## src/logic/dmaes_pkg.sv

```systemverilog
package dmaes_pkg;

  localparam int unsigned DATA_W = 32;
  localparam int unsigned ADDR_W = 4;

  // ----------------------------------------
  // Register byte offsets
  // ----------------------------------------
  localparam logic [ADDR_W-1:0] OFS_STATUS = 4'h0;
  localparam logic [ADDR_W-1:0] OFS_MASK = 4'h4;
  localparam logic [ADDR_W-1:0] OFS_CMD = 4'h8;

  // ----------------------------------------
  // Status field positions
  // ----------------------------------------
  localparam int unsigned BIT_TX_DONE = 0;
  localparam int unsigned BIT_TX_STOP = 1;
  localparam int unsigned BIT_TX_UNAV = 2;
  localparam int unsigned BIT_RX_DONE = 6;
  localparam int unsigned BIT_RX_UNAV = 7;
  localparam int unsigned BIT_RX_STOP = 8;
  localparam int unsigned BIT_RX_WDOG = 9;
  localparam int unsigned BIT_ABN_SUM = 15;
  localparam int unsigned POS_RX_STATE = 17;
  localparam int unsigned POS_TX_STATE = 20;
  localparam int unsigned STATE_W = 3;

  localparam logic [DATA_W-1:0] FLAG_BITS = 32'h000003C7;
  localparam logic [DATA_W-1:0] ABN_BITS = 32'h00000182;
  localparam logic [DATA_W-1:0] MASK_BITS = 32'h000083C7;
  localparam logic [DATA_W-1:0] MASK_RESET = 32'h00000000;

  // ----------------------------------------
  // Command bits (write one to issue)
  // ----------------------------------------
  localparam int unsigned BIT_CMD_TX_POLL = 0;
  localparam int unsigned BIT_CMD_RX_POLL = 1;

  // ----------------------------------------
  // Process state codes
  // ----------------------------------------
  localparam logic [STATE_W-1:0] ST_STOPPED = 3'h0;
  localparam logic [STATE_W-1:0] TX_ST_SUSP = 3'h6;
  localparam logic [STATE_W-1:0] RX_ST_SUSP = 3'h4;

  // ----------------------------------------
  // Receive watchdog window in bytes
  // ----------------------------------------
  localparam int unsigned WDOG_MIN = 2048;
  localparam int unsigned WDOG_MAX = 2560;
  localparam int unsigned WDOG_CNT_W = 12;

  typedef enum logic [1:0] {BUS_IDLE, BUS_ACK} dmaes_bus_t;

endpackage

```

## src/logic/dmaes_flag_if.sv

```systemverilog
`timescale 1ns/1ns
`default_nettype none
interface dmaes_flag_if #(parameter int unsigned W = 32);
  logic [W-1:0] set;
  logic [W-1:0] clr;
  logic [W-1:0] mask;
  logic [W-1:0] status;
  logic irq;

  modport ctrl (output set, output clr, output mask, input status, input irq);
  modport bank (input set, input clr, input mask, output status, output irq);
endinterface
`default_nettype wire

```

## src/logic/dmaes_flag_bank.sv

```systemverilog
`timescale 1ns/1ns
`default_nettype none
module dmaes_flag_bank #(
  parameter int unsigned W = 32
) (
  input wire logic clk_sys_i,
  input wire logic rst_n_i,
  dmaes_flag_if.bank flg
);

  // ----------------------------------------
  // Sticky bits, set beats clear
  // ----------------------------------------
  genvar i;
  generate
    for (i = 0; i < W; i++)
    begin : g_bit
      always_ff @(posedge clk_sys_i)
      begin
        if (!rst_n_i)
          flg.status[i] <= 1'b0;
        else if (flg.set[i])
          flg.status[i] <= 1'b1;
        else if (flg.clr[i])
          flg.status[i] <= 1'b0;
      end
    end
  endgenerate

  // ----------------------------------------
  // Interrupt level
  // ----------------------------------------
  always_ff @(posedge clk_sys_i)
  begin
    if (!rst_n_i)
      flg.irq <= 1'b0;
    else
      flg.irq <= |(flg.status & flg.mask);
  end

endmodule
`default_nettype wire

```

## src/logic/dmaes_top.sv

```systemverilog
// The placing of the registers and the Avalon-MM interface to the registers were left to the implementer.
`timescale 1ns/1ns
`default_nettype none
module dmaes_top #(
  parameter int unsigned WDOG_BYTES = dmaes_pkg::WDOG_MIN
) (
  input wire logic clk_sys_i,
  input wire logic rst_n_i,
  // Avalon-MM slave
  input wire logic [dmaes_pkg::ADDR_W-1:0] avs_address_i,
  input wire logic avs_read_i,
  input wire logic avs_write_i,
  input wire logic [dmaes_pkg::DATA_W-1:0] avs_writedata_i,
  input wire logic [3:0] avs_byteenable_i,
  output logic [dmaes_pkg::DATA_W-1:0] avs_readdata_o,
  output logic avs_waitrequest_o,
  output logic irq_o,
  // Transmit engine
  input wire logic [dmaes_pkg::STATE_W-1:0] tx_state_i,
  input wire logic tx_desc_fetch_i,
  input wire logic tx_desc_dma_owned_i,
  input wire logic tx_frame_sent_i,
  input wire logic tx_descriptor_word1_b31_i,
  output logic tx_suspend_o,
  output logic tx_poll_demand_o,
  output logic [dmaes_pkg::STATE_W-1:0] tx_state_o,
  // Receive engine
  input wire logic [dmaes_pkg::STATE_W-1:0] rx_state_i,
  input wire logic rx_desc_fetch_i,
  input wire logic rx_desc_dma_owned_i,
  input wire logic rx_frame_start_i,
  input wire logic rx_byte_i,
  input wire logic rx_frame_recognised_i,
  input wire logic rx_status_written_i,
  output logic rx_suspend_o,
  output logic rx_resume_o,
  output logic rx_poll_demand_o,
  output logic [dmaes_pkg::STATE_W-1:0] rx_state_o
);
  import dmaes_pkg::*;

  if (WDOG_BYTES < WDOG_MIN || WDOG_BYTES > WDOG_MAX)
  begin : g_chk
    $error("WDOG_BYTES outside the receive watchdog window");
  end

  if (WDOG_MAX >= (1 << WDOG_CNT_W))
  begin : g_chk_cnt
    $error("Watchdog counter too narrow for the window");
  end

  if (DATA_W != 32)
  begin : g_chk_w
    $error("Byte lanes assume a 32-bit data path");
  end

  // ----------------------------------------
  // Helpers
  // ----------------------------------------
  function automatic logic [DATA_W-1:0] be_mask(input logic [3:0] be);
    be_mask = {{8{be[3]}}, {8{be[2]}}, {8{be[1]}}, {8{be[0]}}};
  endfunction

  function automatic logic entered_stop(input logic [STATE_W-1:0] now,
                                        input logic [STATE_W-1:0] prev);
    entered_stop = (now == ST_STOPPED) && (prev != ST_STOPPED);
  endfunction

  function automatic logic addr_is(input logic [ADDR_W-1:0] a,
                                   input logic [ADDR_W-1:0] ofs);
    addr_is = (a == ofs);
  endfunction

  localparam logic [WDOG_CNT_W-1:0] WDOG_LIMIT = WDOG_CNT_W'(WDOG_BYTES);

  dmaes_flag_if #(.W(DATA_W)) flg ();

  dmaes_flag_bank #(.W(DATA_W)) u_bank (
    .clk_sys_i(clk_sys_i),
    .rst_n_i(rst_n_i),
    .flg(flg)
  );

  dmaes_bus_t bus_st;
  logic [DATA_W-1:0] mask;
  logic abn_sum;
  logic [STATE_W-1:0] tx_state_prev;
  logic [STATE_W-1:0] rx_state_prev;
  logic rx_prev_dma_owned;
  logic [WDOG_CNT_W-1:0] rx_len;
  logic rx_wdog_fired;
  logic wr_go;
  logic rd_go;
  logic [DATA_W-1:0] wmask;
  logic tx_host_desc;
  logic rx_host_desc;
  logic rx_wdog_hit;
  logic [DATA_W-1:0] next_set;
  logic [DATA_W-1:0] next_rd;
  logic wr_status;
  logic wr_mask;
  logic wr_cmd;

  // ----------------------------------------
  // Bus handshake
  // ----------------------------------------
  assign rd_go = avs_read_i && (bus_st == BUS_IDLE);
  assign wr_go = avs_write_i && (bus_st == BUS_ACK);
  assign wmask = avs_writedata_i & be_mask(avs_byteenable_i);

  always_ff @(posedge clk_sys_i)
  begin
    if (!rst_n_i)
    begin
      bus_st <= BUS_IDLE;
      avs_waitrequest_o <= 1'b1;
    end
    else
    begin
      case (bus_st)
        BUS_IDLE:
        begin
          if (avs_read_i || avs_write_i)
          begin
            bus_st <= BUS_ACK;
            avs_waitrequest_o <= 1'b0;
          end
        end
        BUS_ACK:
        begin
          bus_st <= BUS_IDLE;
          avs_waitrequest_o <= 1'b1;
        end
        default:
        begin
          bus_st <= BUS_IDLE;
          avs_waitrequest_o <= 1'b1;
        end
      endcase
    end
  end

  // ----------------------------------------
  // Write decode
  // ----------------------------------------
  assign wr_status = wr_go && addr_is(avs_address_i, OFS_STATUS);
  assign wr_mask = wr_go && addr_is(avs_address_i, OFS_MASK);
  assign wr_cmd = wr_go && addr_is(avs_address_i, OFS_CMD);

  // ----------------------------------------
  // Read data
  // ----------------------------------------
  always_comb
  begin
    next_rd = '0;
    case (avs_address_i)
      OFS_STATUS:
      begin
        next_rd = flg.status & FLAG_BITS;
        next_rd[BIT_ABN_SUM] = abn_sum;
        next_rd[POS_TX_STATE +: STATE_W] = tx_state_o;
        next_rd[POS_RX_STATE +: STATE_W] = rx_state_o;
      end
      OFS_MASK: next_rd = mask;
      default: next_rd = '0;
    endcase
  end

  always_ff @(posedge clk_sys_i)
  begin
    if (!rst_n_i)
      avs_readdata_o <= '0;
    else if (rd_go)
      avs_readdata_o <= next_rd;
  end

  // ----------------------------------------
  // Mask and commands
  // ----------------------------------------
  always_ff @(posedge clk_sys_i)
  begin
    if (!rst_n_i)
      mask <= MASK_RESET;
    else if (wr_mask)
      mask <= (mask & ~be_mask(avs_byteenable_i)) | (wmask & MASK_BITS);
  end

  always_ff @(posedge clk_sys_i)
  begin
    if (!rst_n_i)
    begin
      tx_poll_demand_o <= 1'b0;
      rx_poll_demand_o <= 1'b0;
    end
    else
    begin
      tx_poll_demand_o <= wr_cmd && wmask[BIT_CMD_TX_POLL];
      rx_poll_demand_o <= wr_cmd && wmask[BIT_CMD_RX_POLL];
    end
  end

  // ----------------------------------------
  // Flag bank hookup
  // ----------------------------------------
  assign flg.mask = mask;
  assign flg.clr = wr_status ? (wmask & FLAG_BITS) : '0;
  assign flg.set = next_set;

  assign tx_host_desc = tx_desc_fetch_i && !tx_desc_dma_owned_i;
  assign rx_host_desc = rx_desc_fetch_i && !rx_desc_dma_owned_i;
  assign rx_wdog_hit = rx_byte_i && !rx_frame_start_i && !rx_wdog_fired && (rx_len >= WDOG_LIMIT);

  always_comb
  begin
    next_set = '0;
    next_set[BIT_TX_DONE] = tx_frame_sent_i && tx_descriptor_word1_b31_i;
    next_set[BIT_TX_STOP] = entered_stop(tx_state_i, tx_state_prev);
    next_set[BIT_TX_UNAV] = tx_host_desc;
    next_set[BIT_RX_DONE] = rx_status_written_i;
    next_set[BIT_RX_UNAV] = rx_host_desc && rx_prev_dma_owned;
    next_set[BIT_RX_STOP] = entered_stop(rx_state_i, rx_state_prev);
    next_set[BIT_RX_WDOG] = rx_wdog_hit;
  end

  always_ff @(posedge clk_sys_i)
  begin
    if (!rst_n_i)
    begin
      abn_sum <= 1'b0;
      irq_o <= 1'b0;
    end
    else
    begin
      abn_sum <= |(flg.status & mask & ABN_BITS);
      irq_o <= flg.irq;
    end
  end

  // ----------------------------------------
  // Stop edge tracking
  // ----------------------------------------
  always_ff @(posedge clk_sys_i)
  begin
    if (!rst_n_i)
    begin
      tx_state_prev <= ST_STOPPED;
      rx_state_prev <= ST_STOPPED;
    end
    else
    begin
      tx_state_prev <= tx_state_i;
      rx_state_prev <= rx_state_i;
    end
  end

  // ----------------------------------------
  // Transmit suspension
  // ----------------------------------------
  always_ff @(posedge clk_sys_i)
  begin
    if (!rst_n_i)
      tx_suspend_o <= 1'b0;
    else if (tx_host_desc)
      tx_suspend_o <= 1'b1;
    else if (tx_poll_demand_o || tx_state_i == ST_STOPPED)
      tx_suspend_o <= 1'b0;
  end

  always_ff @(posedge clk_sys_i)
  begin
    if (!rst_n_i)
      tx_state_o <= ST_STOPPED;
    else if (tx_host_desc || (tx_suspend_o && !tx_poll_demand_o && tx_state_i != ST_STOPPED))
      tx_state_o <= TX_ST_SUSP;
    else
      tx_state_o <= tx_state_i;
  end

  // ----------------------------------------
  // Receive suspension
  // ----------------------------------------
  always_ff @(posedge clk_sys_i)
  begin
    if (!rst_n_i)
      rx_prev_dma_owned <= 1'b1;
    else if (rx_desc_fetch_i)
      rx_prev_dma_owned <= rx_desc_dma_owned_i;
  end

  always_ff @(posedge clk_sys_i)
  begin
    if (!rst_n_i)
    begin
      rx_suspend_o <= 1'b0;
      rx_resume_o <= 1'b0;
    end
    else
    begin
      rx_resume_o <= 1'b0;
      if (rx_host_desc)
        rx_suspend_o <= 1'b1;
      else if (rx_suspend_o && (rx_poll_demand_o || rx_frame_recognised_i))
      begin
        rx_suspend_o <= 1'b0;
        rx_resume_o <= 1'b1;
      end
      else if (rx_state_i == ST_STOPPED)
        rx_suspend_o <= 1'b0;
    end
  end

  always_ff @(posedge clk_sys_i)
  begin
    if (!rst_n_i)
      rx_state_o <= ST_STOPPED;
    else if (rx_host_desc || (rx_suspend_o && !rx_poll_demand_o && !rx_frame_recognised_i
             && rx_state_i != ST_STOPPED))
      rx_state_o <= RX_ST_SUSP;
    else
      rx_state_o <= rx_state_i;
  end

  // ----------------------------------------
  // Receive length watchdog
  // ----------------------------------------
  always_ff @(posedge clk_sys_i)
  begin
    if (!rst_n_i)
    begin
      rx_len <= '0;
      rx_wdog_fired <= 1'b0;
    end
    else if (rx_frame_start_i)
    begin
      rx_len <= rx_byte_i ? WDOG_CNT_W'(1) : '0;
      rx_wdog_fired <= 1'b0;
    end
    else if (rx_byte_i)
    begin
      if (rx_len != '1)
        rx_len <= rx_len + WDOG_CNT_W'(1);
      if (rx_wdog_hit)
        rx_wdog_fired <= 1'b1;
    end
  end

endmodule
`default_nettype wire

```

========

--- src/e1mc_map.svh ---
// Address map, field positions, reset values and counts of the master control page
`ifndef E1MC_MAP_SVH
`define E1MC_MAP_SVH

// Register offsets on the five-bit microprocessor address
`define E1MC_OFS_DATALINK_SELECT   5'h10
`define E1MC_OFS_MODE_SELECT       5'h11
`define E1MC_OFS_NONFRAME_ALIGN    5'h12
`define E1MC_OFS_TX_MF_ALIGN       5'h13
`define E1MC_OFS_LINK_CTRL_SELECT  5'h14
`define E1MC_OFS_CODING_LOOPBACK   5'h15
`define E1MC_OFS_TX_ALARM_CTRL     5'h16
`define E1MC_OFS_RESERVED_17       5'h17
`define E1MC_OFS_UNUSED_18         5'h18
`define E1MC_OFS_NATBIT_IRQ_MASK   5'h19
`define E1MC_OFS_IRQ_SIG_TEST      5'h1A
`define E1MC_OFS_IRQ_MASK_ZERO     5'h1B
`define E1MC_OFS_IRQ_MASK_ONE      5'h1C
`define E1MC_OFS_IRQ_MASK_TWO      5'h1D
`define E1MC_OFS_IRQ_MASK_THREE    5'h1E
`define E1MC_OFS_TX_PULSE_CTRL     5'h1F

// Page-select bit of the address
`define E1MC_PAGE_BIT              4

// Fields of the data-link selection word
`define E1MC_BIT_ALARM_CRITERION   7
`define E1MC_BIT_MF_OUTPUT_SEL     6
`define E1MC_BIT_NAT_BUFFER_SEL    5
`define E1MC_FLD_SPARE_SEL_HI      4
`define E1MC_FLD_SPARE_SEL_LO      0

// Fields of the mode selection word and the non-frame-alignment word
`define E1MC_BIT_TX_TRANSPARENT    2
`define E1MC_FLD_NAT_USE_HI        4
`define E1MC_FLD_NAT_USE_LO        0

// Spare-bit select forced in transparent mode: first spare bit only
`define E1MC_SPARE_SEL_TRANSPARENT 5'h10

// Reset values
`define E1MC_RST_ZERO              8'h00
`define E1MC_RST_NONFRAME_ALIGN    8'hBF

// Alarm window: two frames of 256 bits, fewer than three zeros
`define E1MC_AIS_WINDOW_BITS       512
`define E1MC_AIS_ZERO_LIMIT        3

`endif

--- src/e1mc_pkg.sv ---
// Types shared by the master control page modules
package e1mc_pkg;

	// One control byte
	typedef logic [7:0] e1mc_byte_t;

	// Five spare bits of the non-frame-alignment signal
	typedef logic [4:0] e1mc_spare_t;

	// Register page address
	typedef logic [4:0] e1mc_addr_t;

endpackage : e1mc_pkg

========

● Exercise prompt
From the material above, set down exactly the lines between the line holding "Register page address" and the line holding "endpackage : e1mc_pkg", inclusive. Include nothing else.

● Finished exercise
	// Register page address
	typedef logic [4:0] e1mc_addr_t;

endpackage : e1mc_pkg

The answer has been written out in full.